SCUFFED CABINET
Fight in Senate looms on Joe picks
Ambitious Senate Republicans are taking potshots at President-elect Joe Biden’s Cabinet choices, setting up the potential for bruising confirmation battles in the early days of the new administration.
“What a group of corporatists and war enthusiasts — and #BigTech sellouts,” Sen. Josh Hawley (Mo.) snarked on Twitter last week, after Biden introduced his picks for diplomatic and security positions.
Arkansas Sen. Tom Cotton, an influential member of the Senate Intelligence and Armed Services Committees, piled on.
“Sounds a lot like a return of the Obama administration’s foreign policy, and that foreign policy had disastrous consequences for our nation,” he told Fox News on Wednesday, singling out Homeland Security secretary nominee Alejandro Mayorkas.
All of Biden’s initial nominees — including Mayorkas, Antony Blinken for secretary of state, and Jake Sullivan for national security adviser — had highpowered roles in the last Democratic administration.
Sen. Marco Rubio (R-Fla.) slammed the group in a tweet as “orderly caretakers of America’s decline.”
“I support American greatness,” Rubio added.
“And I have no interest in returning to the ‘normal’ that left us dependent on China.”

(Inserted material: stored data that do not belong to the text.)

`config.mk`:
```
export PLATFORM = sky130hd
export DESIGN_NAME = mpls_div
export DESIGN_NICKNAME = d
export VERILOG_FILES = /design/src/rtl/mpls_pkg.sv /design/src/rtl/mpls_div.sv
export SDC_FILE = /design/constraint.sdc
export NUM_CORES = 1
export LEC_CHECK = 0
export ABC_AREA = 1
export BUFFER_PORTS_ARGS = -buffer_cell sky130_fd_sc_hd__buf_2
export CAP_MARGIN = 20
export CORE_ASPECT_RATIO = 0.5
export CORE_UTILIZATION = 35
export CTS_BUF_LIST = sky130_fd_sc_hd__clkbuf_16
export DETAILED_ROUTE_END_ITERATION = 6
export HOLD_SLACK_MARGIN = 0.15
export PLACE_DENSITY = 0.59
export SLEW_MARGIN = 30
export SYNTH_ARGS = -nofsm -noshare
export SYNTH_HDL_FRONTEND = slang
export SYNTH_SLANG_ARGS = --single-unit
```
`constraint.sdc`:
```
create_clock -name clk -period 6.66 [get_ports clk]
set_clock_uncertainty 0.05 [all_clocks]
set_input_delay 0 -clock clk [delete_from_list [all_inputs] [get_ports clk]]
set_output_delay 0 -clock clk [all_outputs]
set_load 0.005 [all_outputs]
```
`src/rtl/mpls_pkg.sv`:
```
`default_nettype none
package mpls_pkg;

  localparam int unsigned MaxMotorsDef = 8;
  localparam int unsigned CurW         = 16;
  localparam int unsigned LimW         = 10;
  localparam int unsigned AccW         = 64;

  localparam logic signed [AccW-1:0] K1Q48 = 64'sd34621422;
  localparam logic signed [AccW-1:0] K2Q48 = 64'sd40898314;
  localparam logic signed [AccW-1:0] KCQ48 = 64'sd562074564;
  localparam logic signed [AccW-1:0] K0Q32 = 64'sd17527761535;

  typedef enum logic [1:0] {
    MUL_IDLE,
    MUL_RUN
  } mul_state_t;

  typedef enum logic [2:0] {
    DIV_IDLE,
    DIV_RUN,
    DIV_DONE
  } div_state_t;

  typedef enum logic [3:0] {
    ST_IDLE,
    ST_EST_A,
    ST_EST_B,
    ST_EST_C,
    ST_EST_SUM,
    ST_OUT_LOAD,
    ST_SOL_TGT,
    ST_SOL_DIV1,
    ST_SOL_C,
    ST_SOL_DIV2,
    ST_SOL_DIV3,
    ST_SOL_PP,
    ST_SOL_SQRT,
    ST_OUT_EMIT
  } ctl_state_t;

  typedef enum logic [1:0] {
    SQ_IDLE,
    SQ_RUN,
    SQ_DONE
  } sq_state_t;

  function automatic logic signed [AccW-1:0] rshift_round(
    input logic signed [AccW-1:0] v, input int unsigned sh);
    logic signed [AccW-1:0] t;
    t = v + (64'sd1 <<< (sh - 1));
    return t >>> sh;
  endfunction

endpackage
`default_nettype wire

```
`src/rtl/mpls_div.sv`:
```
`default_nettype none
// restoring divide: floor(n * 2^sh / d), one quotient bit per cycle
module mpls_div (
  input  wire logic                       clk,
  input  wire logic                       rst_n,
  input  wire logic                       start,
  input  wire logic [mpls_pkg::AccW-1:0]  n,
  input  wire logic [6:0]                 sh,
  input  wire logic [mpls_pkg::AccW-1:0]  d,
  output logic                            done,
  output logic [mpls_pkg::AccW-1:0]       q
);
  import mpls_pkg::*;

  div_state_t         state_r, state_nxt;
  logic [AccW-1:0]    num_r, num_nxt;
  logic [AccW-1:0]    den_r, den_nxt;
  logic [AccW:0]      rem_r, rem_nxt;
  logic [AccW-1:0]    quo_r, quo_nxt;
  logic [7:0]         cnt_r, cnt_nxt;
  logic [7:0]         len_r, len_nxt;
  logic [AccW:0]      sh_rem;

  always_ff @(posedge clk) begin
    if (!rst_n) state_r <= DIV_IDLE;
    else        state_r <= state_nxt;
    num_r <= num_nxt;
    den_r <= den_nxt;
    rem_r <= rem_nxt;
    quo_r <= quo_nxt;
    cnt_r <= cnt_nxt;
    len_r <= len_nxt;
  end

  assign sh_rem = {rem_r[AccW-1:0], num_r[AccW-1]};

  always_comb begin
    state_nxt = state_r;
    num_nxt   = num_r;
    den_nxt   = den_r;
    rem_nxt   = rem_r;
    quo_nxt   = quo_r;
    cnt_nxt   = cnt_r;
    len_nxt   = len_r;
    unique case (state_r)
      DIV_IDLE, DIV_DONE: begin
        state_nxt = DIV_IDLE;
        if (start) begin
          num_nxt   = n;
          den_nxt   = d;
          rem_nxt   = '0;
          quo_nxt   = '0;
          cnt_nxt   = '0;
          len_nxt   = 8'(AccW) + {1'b0, sh};
          state_nxt = DIV_RUN;
        end
      end
      DIV_RUN: begin
        num_nxt = num_r << 1;
        quo_nxt = quo_r << 1;
        if (sh_rem >= {1'b0, den_r}) begin
          rem_nxt    = sh_rem - {1'b0, den_r};
          quo_nxt[0] = 1'b1;
        end else begin
          rem_nxt = sh_rem;
        end
        cnt_nxt = cnt_r + 8'd1;
        if (cnt_r == len_r - 8'd1) state_nxt = DIV_DONE;
      end
      default:  state_nxt = DIV_IDLE;
    endcase
  end

  assign done = (state_r == DIV_DONE);
  assign q    = quo_r;

endmodule
`default_nettype wire

```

All three senators are jockeying for position in the GOP’s 2024 presidential nomination race, a PoliticoMorning Consult poll found last week, but far behind President Trump, who retains the support of a majority of Republicans.
A series of Senate-nomination fights will give the hopefuls a tempting stage, The Hill reported.
“What they’re doing right now is picking their niche issues,” GOP strategist Ryan James Gidursky told The Post.
“The issue that Josh Hawley is the most Trump-y on is Big Tech issues, so he’s speaking about that,” Gidursky said. “For Tom Cotton, it’s immigration.”
Cotton’s criticism of Mayorkas centered on his involvement in a 2012 scheme to give green cards to politically connected Chinese nationals that was criticized by the DHS inspector general in 2015. “That is disqualifying to lead the Department of Homeland Security,” Cotton said.
Hawley singled out Blinken, who has “backed every endless war since the Iraq invasion,” the senator tweeted. “Now he works for #BigTech and helps companies break into #China.”
“They all have reasonable concerns,” Gidursky said.
But while the US Constitution provides that the Senate must give its “advice and consent” to a president’s top nominees, legislators traditionally give great leeway to the incoming commander-in-chief, even when the executive branch is in the opposing party’s hands.
“If they were serious about trying to defeat one of these nominations, they would pick one and all focus around it,” Gidursky said.